Directions: Which lines of the listing below contain the word "length"? Return them.

Data supplied:
job 6916:
Design cordic_stage, start of the top module:
module cordic_stage (clk, reset, X_i, Y_i, Z_i, X_O, Y_O, Z_O);
  input clk;
  input reset;
  input  signed [15:0] X_i;
  input  signed [15:0] Y_i;
  input  signed [15:0] Z_i;
  output signed [15:0] X_O;
  output signed [15:0] Y_O;
  output signed [15:0] Z_O;
wire signed [15:0] as_O_asx_w_st1, as_O_asy_w_st1, as_O_asz_w_st1; 
wire signed [15:0] X_w_st1_st2, Y_w_st1_st2, Z_w_st1_st2;
wire signed [15:0] mux_z_st1_out;
wire dff_st1_out, xor_st1;
xor xor_gate(xor_st1, Z_i[15], Z_i[14]);
mux_2to1 mux_st1(.in0(Z_i), .in1({{2{Z_i[14]}}, {Z_i[13:0]}}), .sel(xor_st1), .out(mux_z_st1_out));
dff dff_st1(.in(xor_st1), .out(dff_st1_out), .clk(clk), .reset(reset));
add_sub asx_st1(.as_in1(X_i), .as_in2(Y_i), .as_control(~(mux_z_st1_out[15])), .as_out(as_O_asx_w_st1));
reg16b  reg16bxout_st1(.reg_in(as_O_asx_w_st1), .reg_out(X_w_st1_st2), .clk(clk), .reset(reset));
add_sub asy_st1(.as_in1(Y_i), .as_in2(X_i), .as_control(mux_z_st1_out[15]), .as_out(as_O_asy_w_st1));
reg16b  reg16byout_st1(.reg_in(as_O_asy_w_st1), .reg_out(Y_w_st1_st2), .clk(clk), .reset(reset));
add_sub asz_st1(.as_in1(mux_z_st1_out), .as_in2(16'h2000), .as_control(~(mux_z_st1_out[15])), .as_out(as_O_asz_w_st1));
reg16b  reg16bzout_st1(.reg_in(as_O_asz_w_st1), .reg_out(Z_w_st1_st2), .clk(clk), .reset(reset));
wire signed [15:0] as_O_asx_w_st2, as_O_asy_w_st2, as_O_asz_w_st2, X_w_st2_st3, Y_w_st2_st3, Z_w_st2_st3;
wire dff_st2_out;
dff dff_st2(.in(dff_st1_out), .out(dff_st2_out), .clk(clk), .reset(reset));
  ...
clock: 1.07 ns
lec_check: 0
abc_area: 1
cap_margin: 20
core_margin: 2
core_utilization: 72
cts_cluster_diameter: 392
cts_cluster_size: 95
setup_slack_margin: 0.28
slew_margin: 20
tns_end_percent: 5
run.sh (not shown) runs the stock make flow with config.mk's settings and CLKGATE_MAP_FILE=.
Job 6916 did not make it past clock tree synthesis, where a tool error ended it.
Changes in job 4259 relative to job 6916:
Settings: a deleted TNS_END_PERCENT that had been 5; a deleted CTS_CLUSTER_DIAMETER that had been 392; a change of CORE_UTILIZATION from 72 to 68; a deleted SETUP_SLACK_MARGIN that had been 0.28; a deleted ABC_AREA that had been 1; a deleted CTS_CLUSTER_SIZE that had been 95; a change of the clock period (ns, I/O delays scaled along) from 1.07 to 2.86.
==> results <==
- Tool error GRT-0232 stopped job 4259 during global routing; no final results.
- Looking at adder and majority cell fraction of the synthesized area, job 4259 sits above job 6916.
- On job 4259: synthesized area per cell is about 23% higher than what job 6916 gave.
- As far as async set-or-reset flop fraction in the synthesized netlist goes, job 4259 and job 6916 are indistinguishable; the numbers are identical.
- Job 4259 vs job 6916: chip area line of the yosys report down by a few percent
- On area of the core region: job 4259 sits above job 6916.
- Between job 6916 and job 4259, global placer's final weighted congestion decreased.
- Diff job 6916 -> job 4259: register share after synthesis saw an increase; instance area at placement saw a decrease; die size rose by 0.0017 mm².
- Max synthesized cell count across job 4259 and job 6916: job 6916
diff inputs: job 4259 => job 1167
Settings: CTS_CLUSTER_DIAMETER: unset -> 139; CORE_UTILIZATION: 68 -> 72; the clock period (ns, I/O delays scaled along): 2.86 -> 2.73.
==> results <==
In the summary table, job 1167 is marked failed, with error DPL-0033 raised in clock tree synthesis.
Job 4259 -> job 1167: number of enable flip-flop cells delta 0, exact match
Diff job 4259 -> job 1167: and-or/or-and share of the synthesized area ~0 delta, adder and majority gate portion of the synthesized area flat, placed wire-length estimate increased about 8%, die area down about 5.5%, placer congestion estimate held.
Summary of job 1167 over job 4259: effective utilization at floorplan increased 4.1 points; synthesized area per cell essentially unchanged.
Edits applied to the flow inputs when going from job 1167 to job 3002:
Settings: putting MIN_ROUTING_LAYER at met2 where nothing was set; swapping 72 for 66 in CORE_UTILIZATION; clearing CTS_CLUSTER_DIAMETER, which used to be 139; swapping 2.73 for 2.39 in the clock period (ns, I/O delays scaled along).
Notes after the runs:
In the metrics for job 3002 and job 1167, the one carrying the lower height of the die is job 1167. Job 1167 → job 3002: synthesized area per cell neither gained nor lost much, synthesized cell count has remained practically unchanged, floorplan net count held steady, die area saw an increase. Job 3002 did not finish: a tool error stopped it during global routing.
Relative to job 3002, the following input files were edited for job 6855:
Settings: MIN_ROUTING_LAYER removed (was met2); CORE_UTILIZATION changed from 66 to 70; CTS_CLUSTER_SIZE newly set to 32; the clock period (ns, I/O delays scaled along) changed from 2.39 to 3.17.
Notes after the runs:
Job 6855 against job 3002: starting density of the core went up by 3.9 points; setup slack at placement climbed 0.60 ns.
The higher number of buffers inserted during clock tree synthesis of job 6855 and job 3002 is in job 3002.
[flow] job 6855 | stages: complete | final checks: fail | reason: negative setup slack
Inputs modified between job 6855 and job 6186:
Settings: setting CTS_CLUSTER_DIAMETER to 52 for the first time; setting SETUP_SLACK_MARGIN to 0.93 for the first time; removing CTS_CLUSTER_SIZE (formerly 32).
[summary]
The flow for job 6186 finished, though final verification flagged negative setup slack. Relative to job 6855, number of buffers added for setup after CTS increased by 141 in job 6186. Job 6186 vs job 6855 — data required time at the worst endpoint rose 1.25 ns. Of job 6186 and job 6855, job 6186 shows the lower final worst slack, with job 6855 above it. Looking at clock-buffer cell count, job 6186 sits above job 6855. Comparing job 6186 and job 6855, the lower non-filler instance count after layout was measured on job 6855. Job 6186 vs. job 6855: maximum cell stage delay along the critical path lost 0.14 ns, first-pass GRT wire length now sits higher, relative area change from synthesis to final layout rose by 9.5 points, critical path depth picked up an extra 6.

Exercise solution:
Diff job 4259 -> job 1167: and-or/or-and share of the synthesized area ~0 delta, adder and majority gate portion of the synthesized area flat, placed wire-length estimate increased about 8%, die area down about 5.5%, placer congestion estimate held.
The flow for job 6186 finished, though final verification flagged negative setup slack. Relative to job 6855, number of buffers added for setup after CTS increased by 141 in job 6186. Job 6186 vs job 6855 — data required time at the worst endpoint rose 1.25 ns. Of job 6186 and job 6855, job 6186 shows the lower final worst slack, with job 6855 above it. Looking at clock-buffer cell count, job 6186 sits above job 6855. Comparing job 6186 and job 6855, the lower non-filler instance count after layout was measured on job 6855. Job 6186 vs. job 6855: maximum cell stage delay along the critical path lost 0.14 ns, first-pass GRT wire length now sits higher, relative area change from synthesis to final layout rose by 9.5 points, critical path depth picked up an extra 6.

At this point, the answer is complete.